1. Monitor every flight automatically
Manual flight monitoring — checking airline websites, calling clients — is the single biggest operational risk in airport transfers. A flight lands 40 minutes early and your driver is not there. A flight is delayed three hours and your driver waits at the terminal burning fuel and time.
Modern dispatch software tracks the flights linked to each booking and pushes alerts directly to your driver when status changes. No manual checking, no missed updates, no costly mistakes.
2. Standardise your meet-and-greet process
Define exactly what your meet-and-greet looks like and train every driver to deliver it consistently. Which terminal doors? What signage? How long does the driver wait before contacting the client? Consistency is what builds reputation.
3. Build buffer time into your rate matrix
Airport pickups include inherent unpredictability: luggage collection, customs, immigration. Build a standard waiting time into your pricing — typically 45–60 minutes after landing for international flights, 30 minutes for domestic. Anything beyond that is billable waiting time.
4. Automate client communications
Clients flying into an unfamiliar city are anxious. Reduce that anxiety with automatic, timely communications: booking confirmation immediately, driver details 24 hours before, and a live tracking link when the driver departs for the airport. Each message that goes out automatically is one less "where is my driver?" call your team has to handle.
5. Use zone pricing for airport routes
Airport-to-city routes are the most predictable in your business.

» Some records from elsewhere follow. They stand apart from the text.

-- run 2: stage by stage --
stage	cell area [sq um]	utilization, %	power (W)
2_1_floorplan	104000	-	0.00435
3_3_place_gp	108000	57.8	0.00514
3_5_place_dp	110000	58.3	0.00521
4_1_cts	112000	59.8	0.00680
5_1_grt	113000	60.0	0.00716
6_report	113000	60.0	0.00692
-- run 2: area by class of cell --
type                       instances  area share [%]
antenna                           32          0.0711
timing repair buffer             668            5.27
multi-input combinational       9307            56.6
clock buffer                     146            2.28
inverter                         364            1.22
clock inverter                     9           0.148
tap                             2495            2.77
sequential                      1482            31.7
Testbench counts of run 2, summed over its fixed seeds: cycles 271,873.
Background: an optimization exercise with open tools, aiming at small area, a short achievable clock period and few clock cycles per item. Do not read the settings as production practice. The RTL was checked by simulation tests, not by an equivalence proof against the original design.

Design sha256_core, start of the top module:
module sha256_core (
    input  wire         clk,
    input  wire         rst,         
    input  wire         start,
    input  wire         init,
    input  wire [511:0] block,       
    output wire         ready,
    output reg          done,
    output wire [255:0] digest       
);
clock: 15.0 ns
lec_check: 0
abc_area: 1
cap_margin: 20
core_margin: 2
core_utilization: 40
gpl_routability_driven: 0
place_density: 0.6
slew_margin: 20
standard.sh (not shown) runs the stock make flow with config.mk's settings and CLKGATE_MAP_FILE= SYNTH_SCRIPT=/design/flow/synth_recipe.tcl, a recipe that flattens the netlist after the stock synthesis.
==> flow/flow/run.sh <==
#!/bin/bash
# The standard layout, with each port buffered by a buf_1 instead of the
# flow's default port buffer, timing repair asked to leave 10.6 ns of setup
# slack so that it sizes the critical paths, and clock tree synthesis with
# larger sink clusters and no dummy loads. The make output is kept in
# flow_make.log.
set -euo pipefail
bash standard.sh "BUFFER_PORTS_ARGS=-buffer_cell sky130_fd_sc_hd__buf_1" SETUP_SLACK_MARGIN=10.6 \
  "CTS_ARGS=-sink_clustering_enable -repair_clock_nets -dont_use_dummy_load -sink_clustering_size 24 -sink_clustering_max_diameter 120" \
  finish > flow_make.log 2>&1
The starting point finished with timing, DRC and antenna clean.
Testbench counts at the start, summed over its fixed seeds: cycles 19,016, blocks 288.
Edit:
==> flow/flow/run.sh (replaced) <==
#!/bin/bash
# The standard layout, with each port buffered by a buf_1 instead of the
# flow's default port buffer, and timing repair asked to leave 10.5 ns of setup
# slack so that it sizes the critical paths. The make output is kept in
# flow_make.log.
set -euo pipefail
bash standard.sh "BUFFER_PORTS_ARGS=-buffer_cell sky130_fd_sc_hd__buf_1" SETUP_SLACK_MARGIN=10.5 finish > flow_make.log 2>&1
Settings changed: CORE_UTILIZATION 40 to 60, GPL_ROUTABILITY_DRIVEN 0 to not set, PLACE_DENSITY 0.6 to 0.75.
=>
- core utilization climbs by 24 points
- worst setup slack gets worse by 81 ps
- non-clock buffer count drops by 68
Source: an optimization exercise on an open RTL-to-GDS flow (aim: small area and a short achievable clock period). Production flows keep margins and buffers that such runs may drop. In this exercise RTL edits were held to simulation tests only and were not proved equivalent to the original. Power is estimated from default activity; no workload was simulated.

==> flow/design.v (excerpt) <==
module fp_narrow (
    input  wire        clk,
    input  wire        rst,           
    input  wire        in_valid,
    input  wire [31:0] in_x,          
    input  wire [3:0]  in_fmt,        
    input  wire [2:0]  in_rmode,      
    input  wire        in_sat,        
    input  wire [15:0] in_r,          
    output reg         out_valid,
    output reg  [15:0] out_y,         
    output reg         out_ovf,       
    output reg         out_nan,       
    output reg         out_err        
);
    wire a_bf  = in_fmt == 4'h1;
    wire a_h   = in_fmt == 4'h2;
    wire a_e43 = in_fmt == 4'h3;
    wire a_e52 = in_fmt == 4'h4;
    wire a_e32 = in_fmt == 4'h7;
    wire a_e23 = in_fmt == 4'h8;
    wire a_e21 = in_fmt == 4'h9;
    wire a_int = in_fmt == 4'hA;
    wire a_fok = a_bf | a_h | a_e43 | a_e52 | a_e32 | a_e23 | a_e21 | a_int;
    wire a_finf = a_bf | a_h | a_e52;             
    wire a_rne = in_rmode == 3'd0;
    wire a_rup = in_rmode == 3'd2;
    wire a_rdn = in_rmode == 3'd3;
    wire a_sr  = in_rmode == 3'd4;
    wire a_err = ~a_fok | (in_rmode > 3'd4);
    wire        a_s    = in_x[31];
    wire [7:0]  ex     = in_x[30:23];
    wire [22:0] fr     = in_x[22:0];
    wire        ex_z   = ex == 8'h00;
    wire        ex_o   = ex == 8'hFF;
    wire        fr_z   = fr == 23'd0;
    wire [7:0]  eeff   = {ex[7:1], ex[0] | ex_z};
    reg [4:0] kq;         
    reg [4:0] rmin;
    reg       normal, allout;
    always @* begin
        kq = 5'd5; rmin = 5'd3; normal = 1'b1; allout = 1'b0;
  ...
For scale: roughly 84 flip-flops, ~79 I/O pins, roughly 6100 µm² of cells after synthesis.
clock: 14.0 ns
lec_check: 0
abc_area: 1
cap_margin: 20
core_margin: 2
core_utilization: 40
cts_buf_list: sky130_fd_sc_hd__clkbuf_8
slew_margin: 20
standard.sh (not shown) runs the stock make flow with config.mk's settings and CLKGATE_MAP_FILE= SYNTH_SCRIPT=/design/flow/synth_recipe.tcl, a recipe that flattens the netlist after the stock synthesis.
==> flow/flow/run.sh <==
#!/bin/bash
# The standard layout, with plain buf_1 cells (not delay buffers) on the ports,
# and timing repair asked for 10.3 ns of setup margin (the clock and the
# constraints are the design's).
set -euo pipefail
export BUFFER_PORTS_ARGS="-buffer_cell sky130_fd_sc_hd__buf_1"
export SETUP_SLACK_MARGIN=10.3
bash standard.sh > make_finish.log 2>&1
Edit:
--- a/flow/design.v
+++ b/flow/design.v
@@ -56,66 +56,68 @@
     assign sc[2] = sg[1] | (sp[1] & sg[0]);
     assign sc[3] = sg[2] | (sp[2] & sg[1]) | (sp[2] & sp[1] & sg[0]);
     assign sc[4] = sg[3] | (sp[3] & sg[2]) | (sp[3] & sp[2] & sg[1]) | (sp[3] & sp[2] & sp[1] & sg[0]);
     wire [1:0] a_slo = sp[1:0] ^ sc[1:0];
     wire       a_c2  = sc[2];
     wire a_dir    = (a_rup & ~a_s) | (a_rdn & a_s);
     reg        v_q;
     reg        s_q, err_q, sat_q;
     reg        rne_q, sr_q, dir_q, normal_q, allout_q;
     reg [3:0]  fmt_q;
     reg [1:0]  slo_q;
     reg        c2_q;
+    reg [2:0]  khi_q, nhi_q;
     reg [7:0]  ex_q;
     reg [23:0] m_q;
     reg [15:0] r_q;
     always @(posedge clk) begin
         if (rst) v_q <= 1'b0;
         else     v_q <= in_valid;
         s_q       <= a_s;
         err_q     <= a_err;
         sat_q     <= in_sat;
         rne_q     <= a_rne;
         sr_q      <= a_sr;
         dir_q     <= a_dir;
         normal_q  <= normal;
         allout_q  <= allout;
         fmt_q     <= in_fmt;
         slo_q     <= a_slo;
         c2_q      <= a_c2;
+        khi_q     <= kq[4:2];
+        nhi_q     <= ne[4:2];
         ex_q      <= ex;
         m_q       <= {~ex_z, fr};
         r_q       <= in_r;
     end
     wire f_bf  = fmt_q == 4'h1;
     wire f_h   = fmt_q == 4'h2;
     wire f_e43 = fmt_q == 4'h3;
     wire f_e52 = fmt_q == 4'h4;
     wire f_e32 = fmt_q == 4'h7;
     wire f_e23 = fmt_q == 4'h8;
     wire f_e21 = fmt_q == 4'h9;
     wire f_int = fmt_q == 4'hA;
     reg [4:0] rmin_q;
-    reg [2:0] khi_q;       
-    always @* begin
-        rmin_q = 5'd3; khi_q = 3'd1;
-        if (f_h)   begin rmin_q = 5'd0; khi_q = 3'd4; end
-        if (f_e43) begin rmin_q = 5'd7; khi_q = 3'd0; end
-        if (f_e52) begin rmin_q = 5'd8; khi_q = 3'd6; end
-        if (f_e32) begin rmin_q = 5'd8; khi_q = 3'd1; end
-        if (f_e23) begin rmin_q = 5'd7; khi_q = 3'd1; end
-        if (f_e21) begin rmin_q = 5'd9; khi_q = 3'd2; end
-        if (f_int) begin rmin_q = 5'd4; khi_q = 3'd1; end
-    end
-    wire [2:0] shi   = khi_q + ~ex_q[4:2] + {2'd0, c2_q};
+    always @* begin
+        rmin_q = 5'd3;
+        if (f_h)   rmin_q = 5'd0;
+        if (f_e43) rmin_q = 5'd7;
+        if (f_e52) rmin_q = 5'd8;
+        if (f_e32) rmin_q = 5'd8;
+        if (f_e23) rmin_q = 5'd7;
+        if (f_e21) rmin_q = 5'd9;
+        if (f_int) rmin_q = 5'd4;
+    end
+    wire [2:0] shi   = khi_q + nhi_q + {2'd0, c2_q};
     wire [4:0] sum_q = {shi, slo_q};
     wire [4:0] rsh_q = normal_q ? rmin_q : allout_q ? 5'd31 : sum_q;
     reg [14:0] ehi;
     always @* begin
         ehi = 15'd0;
         if (f_bf)  ehi = {ex_q, 7'd0};
         if (f_h)   ehi = {~ex_q[4], ex_q[3:0], 10'd0};
         if (f_e43) ehi = {8'd0, ~ex_q[3], ex_q[2:0], 3'd0};
         if (f_e52) ehi = {8'd0, ~ex_q[4], ex_q[3:0], 2'd0};
         if (f_e32) ehi = {10'd0, ~ex_q[2], ex_q[1:0], 2'd0};
         if (f_e23) ehi = {10'd0, ~ex_q[1], ex_q[0], 3'd0};
         if (f_e21) ehi = {12'd0, ~ex_q[1], ex_q[0], 1'd0};
What happened: The new run completed with no timing, DRC or antenna violations; clock-buffer cell count fell by 1; global-route usage went down by 0.54 points; die area went up by about 2.6%; combinational power rises by 10%; setup slack gains 0.14 ns; wire length hardly moves; power came out higher by 7.4%; core utilization grows by 1.7 points; maximum frequency goes up by 3.5%; final cell count goes up by 2.1%; final area came out higher by 4.5%; first-iteration DRC count falls by about 4%.

afterwards: timing with drivers on the ports:
Ports are ideal in the flow. The routed layouts listed here were re-timed in OpenROAD.
Step 1 sets driving cells, clkbuf_16 on the clock port and buf_2 on the other inputs (assumed; they add their load-dependent delay and slew).
Step 2 adds t to the input delays and takes it off the output delays; t is the mean of the earliest and latest rising clock arrival at the registers after step 1. Input paths then give back, and output paths get back, about the clock's delay inside the block.
Slacks: ideal ports / drivers / drivers and shift; pairs: ideal ports / drivers.
| run | t, ns | setup slack, ns | hold slack, ns | worst setup path at the end | cell pins on the clock port's net |
|---|---|---|---|---|---|
| the first run | 0.417 | 9.979 / 9.979 / 9.729 | 0.402 / 0.402 / 0.402 | input to register | 1 |
| the second run | 0.417 | 10.117 / 10.112 / 9.695 | 0.413 / 0.413 / 0.413 | input to register | 1 |
After both steps setup and hold are still met in every run listed. The setup slack of the second run, which loses most, moves by -0.005 ns with the drivers and by -0.422 ns with both steps.
From an optimization exercise on the open Yosys and OpenROAD flow, aimed at small area; shortcuts taken in it are not production practice. Function was checked by simulation only, so behaviour that the tests miss may differ from the original. Power is estimated from default activity; no workload was simulated.

==> flow/flow/run.sh <==
#!/bin/bash
# The standard layout, with smaller port buffers and a clock tree of
# clkbuf_8 leaves without dummy loads.
set -euo pipefail
export BUFFER_PORTS_ARGS="-buffer_cell sky130_fd_sc_hd__buf_1"
export CTS_ARGS="-sink_clustering_enable -repair_clock_nets -sink_clustering_size 16 -sink_clustering_max_diameter 70 -buf_list sky130_fd_sc_hd__clkbuf_8 -dont_use_dummy_load"
bash standard.sh > orfs_make.log 2>&1
==> flow/standard.sh <==
#!/bin/bash
# synth_recipe.tcl (not shown) runs the flow's synth.tcl, then flattens the netlist and writes it again
# the make line also repeats each setting of config.mk as NAME=value (left out here)
make -C /OpenROAD-flow-scripts/flow DESIGN_CONFIG=/design/flow/config.mk WORK_HOME=/design/flow/orfs CLKGATE_MAP_FILE= SYNTH_SCRIPT=/design/flow/synth_recipe.tcl "${@:-finish}"
==> flow/config.mk <==
export PLATFORM = sky130hd
export DESIGN_NAME = pdm_cic_bank
export DESIGN_NICKNAME = pdm_cic_bank
export VERILOG_FILES = /design/flow/design.v
export SDC_FILE = /design/flow/constraint.sdc
export NUM_CORES = 4
export LEC_CHECK = 0
export ABC_AREA = 1
export CAP_MARGIN = 20
export CORE_MARGIN = 2
export CORE_UTILIZATION = 60
export SLEW_MARGIN = 20
==> flow/constraint.sdc <==
create_clock -name core_clock -period 20.0 [get_ports {clk}]
set_input_delay 4.0000 -clock core_clock [delete_from_list [all_inputs] [get_ports {clk}]]
set_output_delay 4.0000 -clock core_clock [all_outputs]
set_load 0.01 [all_outputs]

They should have fixed, published prices by zone and vehicle class. This allows online booking, instant quotes, and eliminates the back-and-forth of manual quoting for standard routes.
6. Know your terminals inside out
Every driver in your fleet should know the layout of every terminal they serve: where to park, where the arrivals hall is, where the best cell phone lot is, and which exits are quickest. This is operational knowledge that reduces missed pickups and frustration for clients.
7. Follow up after every airport booking
A brief, automated post-ride message — "Thank you for travelling with us. We hope your journey was smooth." — is a low-cost way to reinforce the client relationship. Include a link to your online booking page. The client who just arrived will need a transfer when they leave.